33-62305) and in the related Prospectus of Meridian Bancorp, Inc. for the
registration of 10,954,185 shares of its common stock and to the
incorporation by reference therein of our report dated February 7, 1995, with
respect to the consolidated financial statements of CoreStates Financial Corp
included in Meridian Bancorp, Inc.'s Current Report on Form 8-K dated on or
about December 29, 1995, filed with the Securities and Exchange Commission.
/s/ Ernst & Young LLP
Philadelphia, Pennsylvania
January 2, 1996
<PAGE>
EXHIBIT 23.8
CONSENT OF INDEPENDENT ACCOUNTANTS
We consent to the incorporation by reference in this Post-Effective Amendment
No. 1 to the Registration Statement on Form S-4 (File No. 33-62305) of
Meridian Bancorp, Inc. of our report, which includes an explanatory paragraph
related to a change in the method of accounting for investments in 1993 and
method of accounting for income taxes in 1992, dated January 19, 1994, on our
audit of the consolidated financial statements of Independence Bancorp, Inc.

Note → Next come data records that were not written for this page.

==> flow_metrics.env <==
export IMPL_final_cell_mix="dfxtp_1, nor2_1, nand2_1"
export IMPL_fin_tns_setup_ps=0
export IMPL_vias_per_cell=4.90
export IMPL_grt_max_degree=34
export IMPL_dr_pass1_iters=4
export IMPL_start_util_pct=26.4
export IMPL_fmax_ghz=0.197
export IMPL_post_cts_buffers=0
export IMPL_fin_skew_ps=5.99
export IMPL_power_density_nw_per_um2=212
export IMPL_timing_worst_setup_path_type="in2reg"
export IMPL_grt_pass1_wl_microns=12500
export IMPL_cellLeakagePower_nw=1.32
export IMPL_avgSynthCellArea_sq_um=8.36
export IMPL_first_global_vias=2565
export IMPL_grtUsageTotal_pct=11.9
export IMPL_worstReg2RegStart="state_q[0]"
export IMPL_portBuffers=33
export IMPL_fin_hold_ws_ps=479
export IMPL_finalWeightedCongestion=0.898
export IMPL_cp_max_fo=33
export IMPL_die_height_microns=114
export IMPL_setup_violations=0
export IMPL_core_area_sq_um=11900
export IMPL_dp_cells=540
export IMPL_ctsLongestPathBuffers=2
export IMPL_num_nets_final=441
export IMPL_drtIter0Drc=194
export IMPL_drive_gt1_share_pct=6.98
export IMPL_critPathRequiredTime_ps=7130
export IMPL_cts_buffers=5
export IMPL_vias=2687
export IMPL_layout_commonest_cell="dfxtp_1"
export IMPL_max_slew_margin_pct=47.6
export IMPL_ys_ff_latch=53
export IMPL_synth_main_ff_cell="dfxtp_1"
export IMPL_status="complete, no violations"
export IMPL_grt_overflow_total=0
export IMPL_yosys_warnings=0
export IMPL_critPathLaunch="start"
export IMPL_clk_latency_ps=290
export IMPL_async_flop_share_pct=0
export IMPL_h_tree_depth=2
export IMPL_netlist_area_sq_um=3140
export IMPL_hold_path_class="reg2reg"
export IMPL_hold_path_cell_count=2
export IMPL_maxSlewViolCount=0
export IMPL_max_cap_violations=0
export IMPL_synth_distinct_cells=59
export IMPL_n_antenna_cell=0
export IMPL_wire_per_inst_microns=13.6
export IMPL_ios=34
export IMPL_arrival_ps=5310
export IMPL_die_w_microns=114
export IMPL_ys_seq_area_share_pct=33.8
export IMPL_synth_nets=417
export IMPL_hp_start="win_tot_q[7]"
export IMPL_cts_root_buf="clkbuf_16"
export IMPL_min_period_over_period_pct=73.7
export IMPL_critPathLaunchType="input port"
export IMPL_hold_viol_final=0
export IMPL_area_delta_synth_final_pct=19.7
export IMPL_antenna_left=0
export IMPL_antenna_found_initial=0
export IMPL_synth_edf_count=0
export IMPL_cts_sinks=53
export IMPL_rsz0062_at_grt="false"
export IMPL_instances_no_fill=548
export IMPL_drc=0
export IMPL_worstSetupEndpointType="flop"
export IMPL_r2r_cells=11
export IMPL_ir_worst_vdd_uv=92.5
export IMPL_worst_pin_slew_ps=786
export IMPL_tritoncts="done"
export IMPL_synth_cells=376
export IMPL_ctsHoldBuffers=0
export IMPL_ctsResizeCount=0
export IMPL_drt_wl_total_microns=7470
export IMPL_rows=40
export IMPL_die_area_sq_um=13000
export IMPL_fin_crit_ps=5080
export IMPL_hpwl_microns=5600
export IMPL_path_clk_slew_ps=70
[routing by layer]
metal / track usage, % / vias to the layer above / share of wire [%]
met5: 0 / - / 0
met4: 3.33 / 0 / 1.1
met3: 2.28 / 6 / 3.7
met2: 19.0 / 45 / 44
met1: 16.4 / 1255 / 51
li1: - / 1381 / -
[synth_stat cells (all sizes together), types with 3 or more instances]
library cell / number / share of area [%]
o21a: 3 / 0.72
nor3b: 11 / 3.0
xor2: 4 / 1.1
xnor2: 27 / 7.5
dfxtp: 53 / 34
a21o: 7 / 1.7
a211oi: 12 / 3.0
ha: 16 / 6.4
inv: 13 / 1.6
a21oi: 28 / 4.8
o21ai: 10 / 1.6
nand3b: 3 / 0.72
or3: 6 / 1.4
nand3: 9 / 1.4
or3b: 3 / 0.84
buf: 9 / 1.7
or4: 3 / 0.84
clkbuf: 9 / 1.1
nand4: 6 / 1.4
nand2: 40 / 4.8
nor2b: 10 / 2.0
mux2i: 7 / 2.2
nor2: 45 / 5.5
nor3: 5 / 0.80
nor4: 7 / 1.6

as of December 31, 1993 and for the years ended December 31, 1993 and 1992,
incorporated by reference in CoreStates Annual Report on Form 10-K for the
year ended December 31, 1994.
/s/ Coopers & Lybrand LLP
Philadelphia, Pennsylvania
January 2, 1996
<PAGE>
EXHIBIT 23.9
INDEPENDENT AUDITORS' CONSENT
We consent to the incorporation herein by reference in Post-Effective
Amendment No. 1 to the Registration Statement (No. 33-62305) on Form S-4 of
Meridian Bancorp, Inc. and in the related Prospectus of our report dated
March 16, 1994, except as to the third paragraph of Note 1 and the last
paragraph of Note 16 which are as of July 19, 1994 relating to the
consolidated statement of condition of Constellation Bancorp and subsidiaries
as of December 31, 1993, and the related consolidated statements of
operations, changes in shareholders' equity and cash flows for each of the
years in the two-year period ended December 31, 1993, which report appears in
the Form 8-K of Meridian Bancorp, Inc. dated December 28, 1995. Our report
refers to a restatement of the 1993 financial statements to remove certain
merger-related charges, and to a change in accounting for postretirement
benefits, other than pensions, income taxes, and certain investments in debt
and equity securities in 1993. The financial statements referred to above are
not separately presented in such report on Form 8-K.